One of the readings for this particular Sunday from the Revised Common Lectionary (used in many churches across various denominations) is Psalm 30. In some places, the psalms are sung in metrical paraphrases (what most people would consider hymns) rather than read or chanted.
The following paraphrase of Psalm 30 is from The Psalter (1912), a collection chosen and assembled by several different subdivisions of the Presbyterian Church in the United States and Canada, working together.

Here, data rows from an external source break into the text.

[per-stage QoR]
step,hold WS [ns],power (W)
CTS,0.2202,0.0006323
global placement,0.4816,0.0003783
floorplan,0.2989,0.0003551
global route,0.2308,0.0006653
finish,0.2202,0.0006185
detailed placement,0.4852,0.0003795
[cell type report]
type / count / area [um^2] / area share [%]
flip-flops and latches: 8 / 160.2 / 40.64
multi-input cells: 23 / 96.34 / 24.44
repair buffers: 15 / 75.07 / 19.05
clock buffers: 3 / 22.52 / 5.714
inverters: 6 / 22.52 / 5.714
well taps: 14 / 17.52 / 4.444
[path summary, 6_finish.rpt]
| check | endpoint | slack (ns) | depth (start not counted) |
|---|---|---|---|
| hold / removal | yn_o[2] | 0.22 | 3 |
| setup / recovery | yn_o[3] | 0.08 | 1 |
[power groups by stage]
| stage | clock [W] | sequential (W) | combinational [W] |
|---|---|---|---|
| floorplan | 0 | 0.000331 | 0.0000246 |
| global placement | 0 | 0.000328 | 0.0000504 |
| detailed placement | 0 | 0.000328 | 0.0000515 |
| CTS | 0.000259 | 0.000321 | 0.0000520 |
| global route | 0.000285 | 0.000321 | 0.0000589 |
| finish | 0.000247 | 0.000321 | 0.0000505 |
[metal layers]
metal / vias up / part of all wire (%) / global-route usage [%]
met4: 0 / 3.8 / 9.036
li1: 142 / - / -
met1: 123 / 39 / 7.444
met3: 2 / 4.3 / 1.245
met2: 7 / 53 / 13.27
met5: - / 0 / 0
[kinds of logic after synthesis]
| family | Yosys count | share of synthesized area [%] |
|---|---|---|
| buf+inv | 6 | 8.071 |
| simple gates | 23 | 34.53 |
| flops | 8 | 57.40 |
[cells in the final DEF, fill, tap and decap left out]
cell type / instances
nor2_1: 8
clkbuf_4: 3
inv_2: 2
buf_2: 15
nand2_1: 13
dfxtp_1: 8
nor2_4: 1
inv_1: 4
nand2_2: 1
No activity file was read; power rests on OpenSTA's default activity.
<file path="config.mk">
export PLATFORM = sky130hd
export DESIGN_NAME = johnson_decoder
export DESIGN_NICKNAME = d
export VERILOG_FILES = /design/src/rtl/johnson_pkg.sv /design/src/rtl/johnson_code_check.sv /design/src/rtl/johnson_decoder.sv
export SDC_FILE = /design/constraint.sdc
export NUM_CORES = 1
export LEC_CHECK = 0
export BUFFER_PORTS_ARGS = -buffer_cell sky130_fd_sc_hd__buf_2
export CAP_MARGIN = 10
export CORE_AREA = 2 2 58 60
export DETAILED_ROUTE_END_ITERATION = 8
export DIE_AREA = 0 0 60 62
export GPL_TIMING_DRIVEN = 0
export PLACE_DENSITY = 0.79
export SLEW_MARGIN = 20
export SYNTH_ARGS = -nofsm -noshare
export SYNTH_HDL_FRONTEND = slang
export SYNTH_SLANG_ARGS = --single-unit
</file>
<file path="constraint.sdc">
create_clock -name clk -period 3 [get_ports clk]
set_clock_uncertainty 0.2 [all_clocks]
set_input_delay 0 -clock clk [delete_from_list [all_inputs] [get_ports clk]]
set_output_delay 0 -clock clk [all_outputs]
set_load 0.02 [all_outputs]
</file>
<file path="src/rtl/johnson_pkg.sv">
// Shared types and width-generic helpers for Johnson-code decoding.
// Helpers work on JMAX-bit zero-extended codes with the live width passed in.
package johnson_pkg;

    typedef enum logic {
        HUNT   = 1'b0,
        LOCKED = 1'b1
    } jstate_t;

    localparam int unsigned JMAX = 16;

    function automatic logic [JMAX-1:0] johnson_succ(input logic [JMAX-1:0] c, input int n);
        logic [JMAX-1:0] r;
        r = '0;
        for (int i = 0; i < JMAX - 1; i++) begin
            if (i < n - 1) begin
                r[i] = c[i+1];
            end
        end
        for (int i = 0; i < JMAX; i++) begin
            if (i == n - 1) begin
                r[i] = ~c[0];
            end
        end
        return r;
    endfunction

    // Legal Johnson codes are exactly the words with at most one bit transition.
    function automatic logic johnson_legal(input logic [JMAX-1:0] c, input int n);
        int t;
        t = 0;
        for (int i = 0; i < JMAX - 1; i++) begin
            if ((i < n - 1) && (c[i] != c[i+1])) begin
                t++;
            end
        end
        return (t <= 1);
    endfunction

    function automatic int johnson_index(input logic [JMAX-1:0] c, input int n);
        int pc;
        pc = 0;
        for (int i = 0; i < JMAX; i++) begin
            if ((i < n) && c[i]) begin
                pc++;
            end
        end
        if (pc == 0) begin
            return 0;
        end
        if (c[n-1]) begin
            return pc;
        end
        return 2 * n - pc;
    endfunction

endpackage

</file>
<file path="src/rtl/johnson_code_check.sv">
// Combinational check of one sampled code: legality, position decode,
// and comparison against the last legal code (successor / hold).
module johnson_code_check
    import johnson_pkg::*;
#(
    parameter int N  = 3,
    parameter int IW = $clog2(2 * N)
) (
    input  logic [N-1:0]  code,
    input  logic [N-1:0]  last,
    output logic          legal,
    output logic [IW-1:0] idx,
    output logic          is_succ,
    output logic          is_hold
);

    always_comb begin
        legal   = johnson_legal(JMAX'(code), N);
        idx     = IW'(johnson_index(JMAX'(code), N));
        is_succ = (johnson_succ(JMAX'(last), N) == JMAX'(code));
        is_hold = (code == last);
    end

endmodule

</file>
<file path="src/rtl/johnson_decoder.sv">
// Johnson counter decoder with sequence checking and lock detection.
//   state  | meaning
//   HUNT   | counting consecutive successor steps toward lock
//   LOCKED | sequence trusted; any illegal or out-of-order code drops lock
module johnson_decoder
    import johnson_pkg::*;
#(
    parameter int N          = 3,
    parameter int LOCK_CNT   = 4,
    parameter int ALLOW_HOLD = 1
) (
    input  logic                      clk,
    input  logic                      rst_n,
    input  logic                      valid_in,
    input  logic [N-1:0]              code_in,
    output logic [$clog2(2*N)-1:0]    index,
    output logic                      index_valid,
    output logic                      illegal,
    output logic                      seq_err,
    output logic                      locked,
    output logic [7:0]                err_count
);

    localparam int   IW      = $clog2(2 * N);
    localparam logic HOLD_OK = (ALLOW_HOLD != 0);

    logic          legal;
    logic [IW-1:0] idx_c;
    logic          is_succ;
    logic          is_hold;

    jstate_t       state;
    jstate_t       state_nx;
    logic [3:0]    step_cnt;
    logic [3:0]    step_cnt_nx;
    logic [N-1:0]  last_code;
    logic          have_last;

    logic          ev_illegal;
    logic          ev_seq;
    logic          ev_step;
    logic          ev_err;

    johnson_code_check #(.N(N), .IW(IW)) u_check (
        .code    (code_in),
        .last    (last_code),
        .legal   (legal),
        .idx     (idx_c),
        .is_succ (is_succ),
        .is_hold (is_hold)
    );

    // The first legal code after reset has no predecessor: neither a step nor an error.
    always_comb begin
        ev_illegal = valid_in & ~legal;
        ev_seq     = valid_in & legal & have_last & ~is_succ & ~(HOLD_OK & is_hold);
        ev_step    = valid_in & legal & have_last & is_succ;
        ev_err     = ev_illegal | ev_seq;
    end

    always_ff @(posedge clk or negedge rst_n) begin
        if (!rst_n) begin
            state    <= HUNT;
            step_cnt <= '0;
        end else begin
            state    <= state_nx;
            step_cnt <= step_cnt_nx;
        end
    end

    always_comb begin
        state_nx    = state;
        step_cnt_nx = step_cnt;
        case (state)
            HUNT: begin
                if (ev_err) begin
                    step_cnt_nx = '0;
                end else if (ev_step) begin
                    if (step_cnt == 4'(LOCK_CNT - 1)) begin
                        state_nx    = LOCKED;
                        step_cnt_nx = '0;
                    end else begin
                        step_cnt_nx = step_cnt + 4'd1;
                    end
                end
            end
            LOCKED: begin
                step_cnt_nx = '0;
                if (ev_err) begin
                    state_nx = HUNT;
                end
            end
        endcase
    end

    always_comb begin
        locked = (state == LOCKED);
    end

    always_ff @(posedge clk or negedge rst_n) begin
        if (!rst_n) begin
            index       <= '0;
            index_valid <= 1'b0;
            illegal     <= 1'b0;
            seq_err     <= 1'b0;
            err_count   <= '0;
            last_code   <= '0;
            have_last   <= 1'b0;
        end else begin
            index_valid <= valid_in & legal;
            illegal     <= ev_illegal;
            seq_err     <= ev_seq;
            if (valid_in && legal) begin
                index     <= idx_c;
                last_code <= code_in;
                have_last <= 1'b1;
            end
            if (ev_err && (err_count != 8'hFF)) begin
                err_count <= err_count + 8'd1;
            end
        end
    end

endmodule
</file>
$ cat config.mk
export PLATFORM = sky130hd
export DESIGN_NAME = dmem_arbiter_flat
export DESIGN_NICKNAME = d
export VERILOG_FILES = /design/src/rtl/dmem_arbiter_pkg.sv /design/src/rtl/dmem_arbiter_if.sv /design/src/rtl/dmem_addr_decode.sv /design/src/rtl/dmem_arbiter.sv /design/src/flat_wrapper.sv
export SDC_FILE = /design/constraint.sdc
export NUM_CORES = 1
export LEC_CHECK = 0
export ABC_AREA = 1
export CAP_MARGIN = 20
export CORE_ASPECT_RATIO = 1.1
export CORE_UTILIZATION = 43
export DETAILED_ROUTE_END_ITERATION = 6
export GPL_ROUTABILITY_DRIVEN = 0
export GPL_TIMING_DRIVEN = 0
export HOLD_SLACK_MARGIN = 0.03
export PLACE_DENSITY_LB_ADDON = 0.2
export SLEW_MARGIN = 40
export SYNTH_ARGS = -nofsm -noshare
export SYNTH_HDL_FRONTEND = slang
export SYNTH_SLANG_ARGS = --single-unit
$ cat constraint.sdc
create_clock -name clk -period 1.9 [get_ports clk]
set_input_delay 0.19 -clock clk [delete_from_list [all_inputs] [get_ports clk]]
set_output_delay 0.19 -clock clk [all_outputs]
set_load 0.1 [all_outputs]
$ cat src/rtl/dmem_arbiter_pkg.sv
// rtl/dmem_arbiter_pkg.sv - shared types and constants for the data-memory arbiter
package dmem_arbiter_pkg;

   typedef enum logic [1:0] {
      IDLE  = 2'd0,
      ISSUE = 2'd1,
      RESP  = 2'd2
   } state_e;

   typedef enum logic {
      CORE  = 1'b0,
      DEBUG = 1'b1
   } owner_e;

   localparam logic [31:0] ERR_DATA  = 32'hDEAD_BEEF;
   localparam logic [5:0]  LED_RESET = 6'b111111;

endpackage

$ cat src/rtl/dmem_arbiter_if.sv
// rtl/dmem_arbiter_if.sv - core and debug-loader request/response bus into the arbiter
interface dmem_arbiter_if;

   logic        c_req;
   logic        c_we;
   logic [31:0] c_addr;
   logic [31:0] c_wdata;
   logic [31:0] c_rdata;
   logic        c_ready;

   logic        d_req;
   logic        d_we;
   logic        d_lock;
   logic [31:0] d_addr;
   logic [31:0] d_wdata;
   logic [31:0] d_rdata;
   logic        d_ready;

   modport master (
      output c_req, c_we, c_addr, c_wdata,
      input  c_rdata, c_ready,
      output d_req, d_we, d_lock, d_addr, d_wdata,
      input  d_rdata, d_ready
   );

   modport slave (
      input  c_req, c_we, c_addr, c_wdata,
      output c_rdata, c_ready,
      input  d_req, d_we, d_lock, d_addr, d_wdata,
      output d_rdata, d_ready
   );

endinterface

$ cat src/rtl/dmem_addr_decode.sv
// rtl/dmem_addr_decode.sv - combinational byte-address decode into RAM, LED register or unmapped
module dmem_addr_decode
   import dmem_arbiter_pkg::*;
#(
   parameter logic [31:0] LED_ADDR  = 32'h0000_0020,
   parameter int unsigned RAM_WORDS = 16
) (
   input  logic [31:0] addr_i,
   output logic        is_ram_o,
   output logic        is_led_o,
   output logic        is_unmapped_o
);

   localparam logic [29:0] LED_WORD  = LED_ADDR[31:2];
   localparam logic [29:0] RAM_LIMIT = 30'(RAM_WORDS);

   // The LED word may alias into the RAM window, so it takes priority.
   assign is_led_o      = (addr_i[31:2] == LED_WORD);
   assign is_ram_o      = !is_led_o && (addr_i[31:2] < RAM_LIMIT);
   assign is_unmapped_o = !is_led_o && !is_ram_o;

endmodule

$ cat src/rtl/dmem_arbiter.sv
// rtl/dmem_arbiter.sv - round-robin core/debug arbiter over a shared data RAM and LED register
module dmem_arbiter
   import dmem_arbiter_pkg::*;
#(
   parameter logic [31:0] LED_ADDR  = 32'h0000_0020,
   parameter int unsigned RAM_WORDS = 16
) (
   input  logic                         clk,
   input  logic                         sys_rst_n,
   dmem_arbiter_if.slave                bus,
   output logic [$clog2(RAM_WORDS)-1:0] ram_ad_o,
   output logic [31:0]                  ram_di_o,
   output logic                         ram_wre_o,
   input  logic [31:0]                  ram_dout_i,
   output logic [5:0]                   led_o,
   output logic                         err_o
);

   localparam int AW = $clog2(RAM_WORDS);

   state_e      state_q, state_d;
   owner_e      owner_q, owner_d;
   owner_e      last_q, last_d;
   logic        we_q, we_d;
   logic [31:0] addr_q, addr_d;
   logic [31:0] wdata_q, wdata_d;
   logic [5:0]  led_q, led_d;
   logic        c_ready_q, c_ready_d;
   logic        d_ready_q, d_ready_d;
   logic        err_q, err_d;
   logic [31:0] c_rdata_q, c_rdata_d;
   logic [31:0] d_rdata_q, d_rdata_d;

   logic        is_ram, is_led, is_unmapped;
   logic        core_ok;
   logic        take;
   owner_e      gnt;
   logic [31:0] rd_data;

   dmem_addr_decode #(
      .LED_ADDR  (LED_ADDR),
      .RAM_WORDS (RAM_WORDS)
   ) u_decode (
      .addr_i        (addr_q),
      .is_ram_o      (is_ram),
      .is_led_o      (is_led),
      .is_unmapped_o (is_unmapped)
   );

   // A locked debug owner shuts the core out until the lock is released.
   assign core_ok = bus.c_req && !(bus.d_lock && (last_q == DEBUG));

   assign rd_data = is_led ? {26'b0, ~led_q} :
                    is_ram ? ram_dout_i      : ERR_DATA;

   always_comb begin
      state_d   = state_q;
      owner_d   = owner_q;
      last_d    = last_q;
      we_d      = we_q;
      addr_d    = addr_q;
      wdata_d   = wdata_q;
      led_d     = led_q;
      c_ready_d = 1'b0;
      d_ready_d = 1'b0;
      err_d     = 1'b0;
      c_rdata_d = c_rdata_q;
      d_rdata_d = d_rdata_q;
      take      = 1'b0;
      gnt       = CORE;

      case (state_q)
         IDLE: begin
            if (bus.d_req && core_ok) begin
               take = 1'b1;
               gnt  = (last_q == CORE) ? DEBUG : CORE;
            end else if (bus.d_req) begin
               take = 1'b1;
               gnt  = DEBUG;
            end else if (core_ok) begin
               take = 1'b1;
               gnt  = CORE;
            end
            if (take) begin
               state_d = ISSUE;
               owner_d = gnt;
               last_d  = gnt;
               we_d    = (gnt == DEBUG) ? bus.d_we    : bus.c_we;
               addr_d  = (gnt == DEBUG) ? bus.d_addr  : bus.c_addr;
               wdata_d = (gnt == DEBUG) ? bus.d_wdata : bus.c_wdata;
            end
         end
         ISSUE: begin
            state_d = RESP;
            if (we_q && is_led) begin
               led_d = ~wdata_q[5:0];
            end
         end
         RESP: begin
            state_d = IDLE;
            err_d   = is_unmapped;
            if (owner_q == DEBUG) begin
               d_ready_d = 1'b1;
               d_rdata_d = rd_data;
            end else begin
               c_ready_d = 1'b1;
               c_rdata_d = rd_data;
            end
         end
         default: state_d = IDLE;
      endcase
   end

   always_ff @(posedge clk or negedge sys_rst_n) begin
      if (!sys_rst_n) begin
         state_q   <= IDLE;
         owner_q   <= CORE;
         last_q    <= CORE;
         we_q      <= 1'b0;
         addr_q    <= '0;
         wdata_q   <= '0;
         led_q     <= LED_RESET;
         c_ready_q <= 1'b0;
         d_ready_q <= 1'b0;
         err_q     <= 1'b0;
         c_rdata_q <= '0;
         d_rdata_q <= '0;
      end else begin
         state_q   <= state_d;
         owner_q   <= owner_d;
         last_q    <= last_d;
         we_q      <= we_d;
         addr_q    <= addr_d;
         wdata_q   <= wdata_d;
         led_q     <= led_d;
         c_ready_q <= c_ready_d;
         d_ready_q <= d_ready_d;
         err_q     <= err_d;
         c_rdata_q <= c_rdata_d;
         d_rdata_q <= d_rdata_d;
      end
   end

   assign ram_ad_o    = addr_q[AW+1:2];
   assign ram_di_o    = wdata_q;
   assign ram_wre_o   = (state_q == ISSUE) && we_q && is_ram;
   assign led_o       = led_q;
   assign err_o       = err_q;
   assign bus.c_ready = c_ready_q;
   assign bus.d_ready = d_ready_q;
   assign bus.c_rdata = c_rdata_q;
   assign bus.d_rdata = d_rdata_q;

endmodule

$ cat src/flat_wrapper.sv
// flat-port wrapper written by rule: the top's interface ports become plain ports
module dmem_arbiter_flat import dmem_arbiter_pkg::*;
#(
   parameter logic [31:0] LED_ADDR  = 32'h0000_0020,
   parameter int unsigned RAM_WORDS = 16
)
  (clk, sys_rst_n, ram_ad_o, ram_di_o, ram_wre_o, ram_dout_i, led_o, err_o, bus_c_req, bus_c_we, bus_c_addr, bus_c_wdata, bus_c_rdata, bus_c_ready, bus_d_req, bus_d_we, bus_d_lock, bus_d_addr, bus_d_wdata, bus_d_rdata, bus_d_ready);
  dmem_arbiter_if bus_i ();
  input  logic clk;
  input  logic sys_rst_n;
  output logic [$clog2(RAM_WORDS)-1:0] ram_ad_o;
  output logic [31:0] ram_di_o;
  output logic ram_wre_o;
  input  logic [31:0] ram_dout_i;
  output logic [5:0] led_o;
  output logic err_o;
  input wire logic [$bits(bus_i.c_req)-1:0] bus_c_req;
  input wire logic [$bits(bus_i.c_we)-1:0] bus_c_we;
  input wire logic [$bits(bus_i.c_addr)-1:0] bus_c_addr;
  input wire logic [$bits(bus_i.c_wdata)-1:0] bus_c_wdata;
  output wire logic [$bits(bus_i.c_rdata)-1:0] bus_c_rdata;
  output wire logic [$bits(bus_i.c_ready)-1:0] bus_c_ready;
  input wire logic [$bits(bus_i.d_req)-1:0] bus_d_req;
  input wire logic [$bits(bus_i.d_we)-1:0] bus_d_we;
  input wire logic [$bits(bus_i.d_lock)-1:0] bus_d_lock;
  input wire logic [$bits(bus_i.d_addr)-1:0] bus_d_addr;
  input wire logic [$bits(bus_i.d_wdata)-1:0] bus_d_wdata;
  output wire logic [$bits(bus_i.d_rdata)-1:0] bus_d_rdata;
  output wire logic [$bits(bus_i.d_ready)-1:0] bus_d_ready;
  assign bus_i.c_req = bus_c_req;
  assign bus_i.c_we = bus_c_we;
  assign bus_i.c_addr = bus_c_addr;
  assign bus_i.c_wdata = bus_c_wdata;
  assign bus_c_rdata = bus_i.c_rdata;
  assign bus_c_ready = bus_i.c_ready;
  assign bus_i.d_req = bus_d_req;
  assign bus_i.d_we = bus_d_we;
  assign bus_i.d_lock = bus_d_lock;
  assign bus_i.d_addr = bus_d_addr;
  assign bus_i.d_wdata = bus_d_wdata;
  assign bus_d_rdata = bus_i.d_rdata;
  assign bus_d_ready = bus_i.d_ready;
  dmem_arbiter #(.LED_ADDR(LED_ADDR), .RAM_WORDS(RAM_WORDS)) u_core (.clk(clk), .sys_rst_n(sys_rst_n), .bus(bus_i), .ram_ad_o(ram_ad_o), .ram_di_o(ram_di_o), .ram_wre_o(ram_wre_o), .ram_dout_i(ram_dout_i), .led_o(led_o), .err_o(err_o));
endmodule
==> metrics.csv, run 1 <==
stage,metric,value,unit
outcome,status,"finished, violations left",
outcome,violations,negative setup slack,
drt,ant_nets,0,
clocking,clock_latency,0.43,ns
yosys,yosysWarnings,0,
yosys,syn_area,6440,µm²
timing,hold_viol,0,
global_routing,grt_use_total,26.4,%
worst_setup_path,r2r-start,u_core.addr_q[14]$_DFFE_PN0P_,
floorplan,fp.dieArea,15500,µm²
yosys,yosysMostFrequentCell,nand2_1,
global_routing,grt_pass1_wl,31400,µm
timing,relSlewSlack,64.2,%
placement,io_buffers,272,
global_routing,grtUsageMet2,45.6,%
yosys,ys_seq_area_share,54.1,%
worst_setup_path,path_class,flip-flop to primary output,
timing,setup_viol,1,
clocking,clkSinkCount,139,
yosys,synth_largest_area_cell,dfrtp_1,
worst_setup_path,startpoint,u_core.addr_q[14]$_DFFE_PN0P_,
final_layout,drive_gt1_share,22.4,%
yosys,syn_inst,789,
final_layout,antenna_cells,0,
yosys,synthesis.nets,956,
worst_setup_path,cp.arrival,1.80,ns
global_routing,antenna_found_initial,0,
worst_setup_path,critPathCaptureType,primary output,
yosys,yosysTopAreaCellShare,51.7,%
yosys,synthTopCellsByArea,"dfrtp_1, nand2_1, a21oi_1, nor2_1, inv_1",
yosys,async_flop_share,100,%
global_routing,busiest_layer,met2,
worst_setup_path,critPathMaxStageDelay,0.41,ns
yosys,postSynthAreaPerCell,8.16,µm²
drt,wl_per_cell,15.3,µm
drt,drc,0,
worst_hold_path,hold_path.class,input pin to asynchronous set/reset pin,
drt,via_count,6287,
global_routing,overflow,0,
timing,worst_slew_pin_slew,0.537,ns
global_routing,gr-usage-met3,8.48,%
yosys,synth_edf_count,0,
drt,first_pass_iters,4,
drt,wirelength,19900,µm
worst_setup_path,slowest_stage,dfrtp_1,
worst_setup_path,critPathMaxFanout,3,
flow_run,max_cap_violations,0,
yosys,ys_ff_latch,139,
clocking,clk_pin_slew,0.05,ns
clocking,cts-root-buf,clkbuf_16,
floorplan,rows,46,
global_routing,use_met1,31.3,%
worst_setup_path,crit_top_cell,nor2_4,
timing,fmax,0.502,GHz
worst_setup_path,cp_cell_sequence,nor2_4 > nand2_1 > nor2_2 > nand2_2 > nor2_8 > nand2_8 > nor2_4 > buf_12,
final_layout,fill_cells,1286,
yosys,ys_types,26,
floorplan,io_pins,277,
final_layout,fin_nets,1260,
final_layout,syn2layout_area_growth,49.9,%
clocking,cts_buffers,17,
placement,hpwl,14800,µm
timing,final-max-slew-violation-count,0,
yosys,synth_common_cells,"nand2_1, dfrtp_1, a21oi_1",
drt,first_iter_violations,414,
timing,fin_crit_sh,105,%
timing,setup_ws,-0.0913,ns
worst_setup_path,cp-start-kind,flip-flop,
timing,fin_crit,1.99,ns
floorplan,dieWidth,119,µm
floorplan,coreArea,14500,µm²
timing,rsz0062_at_grt,true,
clocking,cts_tree,done,
clocking,clockBufferDepth,2,
floorplan,die_h,130,µm
global_routing,grt_pass1_vias,6108,
worst_setup_path,worstPathRequired,1.71,ns
floorplan,initial_core_util,44.4,%
drt,vias_per_cell,4.84,
clocking,htreeDepth,4,
timing,clock_skew,0.00629,ns
global_routing,grt_max_degree,72,
timing,tns,-0.0913,ns
yosys,synthFlopType,dfrtp_1,
[cells in the final DEF, fill, tap and decap left out, drive strengths merged]
master         count
a21oi            104
and2               2
buf              156
bufinv             2
clkbuf            40
clkdlybuf4s50    161
clkinv             4
dfrtp            133
dfstp              6
dlygate4sd3        1
inv               59
nand2            261
nand3             20
nand3b             6
nand4              3
nor2              99
o21ai             38
o22ai             11
[final cells by class]
cell class              count  area [µm²]  area share [%]
clock buffers              26         509            5.27
multi-input cells         544        2530            26.2
flip-flops and latches    139        3490            36.1
plain buffers              47         275            2.85
well taps                 192         240            2.49
repair buffers            285        2310            23.9
clock inverters             6        83.8           0.868
inverters                  59         221            2.29
[flip-flops by register name, indices dropped and copies added, names as in the netlist, 2 cells and up]
name,count
u_core.bus.c_rdata,32
u_core.ram_di_o,32
u_core.state_q,2
u_core.addr_q,30
u_core.bus.d_rdata,32
u_core.led_o,6
[routing by layer]
layer	routed length, µm	part of all wire, %
met1	7810	39
met2	10100	51
met3	1600	8.0
met4	417	2.1
met5	0	0
[critical path: cells and delay by family, from the launching register on]
family | cells | cell delay (ns)
simple gates | 7 | 0.78
flops | 1 | 0.41
buf+inv | 1 | 0.18
[worst paths after layout]
path	endpoint	slack, ns	cells after the start
max in group asynchronous	u_core.addr_q[17]$_DFFE_PN0P_	0.85	3
min in group clk	u_core.ram_di_o[28]$_DFFE_PN0P_	0.32	3
max reg2reg	u_core.bus.c_rdata[19]$_DFFE_PN0P_	0.19	10
min reg2reg	u_core.state_q[1]$_DFFE_PN0P_	0.46	1
min	u_core.bus.d_rdata[26]$_DFFE_PN0P_	0.32	2
max	ram_wre_o	-0.09	8
[kinds of logic (layout without fill, tap and decap cells)]
kind of cell	Yosys count	after routing	synth area share (%)
buf+inv	106	423	7.71
compound gates	153	153	13.2
flops	139	139	54.1
simple gates	391	391	25.0
[metrics by stage]
stage | util, % | area, µm² | cells | hold WS [ns] | setup WS, ns
floorplan | - | 6450 | 789 | -0.106 | 0.159
global placement | 64.9 | 9410 | 1253 | 0.446 | -4.92
detailed placement | 61.3 | 8890 | 1254 | 0.185 | -0.137
CTS | 66.1 | 9580 | 1292 | 0.305 | -0.133
global route | 66.6 | 9660 | 1298 | 0.320 | -0.171
finish | 66.6 | 9660 | 1298 | 0.316 | -0.0913
[timing repair]
item,CTS,global route
setup buffers,5,6
setup endpoints to repair,1,21
gates resized for setup,10,12
endpoints found under the hold margin,64,0
hold buffers,1,0
pin swaps,5,11
Power of run 1 is not shown: default switching activity piles up to over one toggle a cycle in this logic, so the estimate is an artifact.
==> run 2: changes to the inputs <==
Settings changed: HOLD_SLACK_MARGIN 0.03 to 0.12.
==> results of run 2 <==
The final DEF is identical to that of run 1; final timing and power are the same.
Power of run 2 is left out for the same reason.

God, I will praise your name,
For you have set me free,
Nor suffered foes to claim
A triumph over me;
O Lord, my God, to you I cried
And you have health and strength supplied.
You have my soul restored
When I was near the grave,
And from the depths, O Lord,
You graciously did save;
O blessed saints, sing to the Lord,
God's holiness with thanks record.
God's wrath is quickly past,
God's favor lives for aye;
Though grief a night may last,
Joy comes at break of day;
In my prosperity secure
I said, “My peace shall still endure.”
The Psalter, 1912; alt.
Tune: GOPSAL (H.M.)
George Frederick Handel, c. 1750
The tune GOPSAL was indeed written by Handel, and is apparently not an arrangement from one of his other works. In 1826, the composer Samuel Wesley (son of Charles Wesley and father of Samuel Sebastian Wesley) was cataloguing the music in the library of the Fitzwiliam Museum at Cambridge, and he discovered three tunes by Handel still in manuscript, never published. Samuel described them in a letter to his wife:
"...fine Hymn-Tunes from Handel's own manuscript, and what is uncommonly fortunate, they are all set to my father's own words, so that my dear father's poetry must have highly delighted Handel."
GOPSAL, originally called THE RESURRECTION, accompanied Charles Wesley's hymn Rejoice, the Lord is King, and is still sometimes sung with that text. Its new(er) name comes from Gopsal Hall, the former residence of Charles Jennens, who wrote the texts for some of Handel's choral works, including Messiah.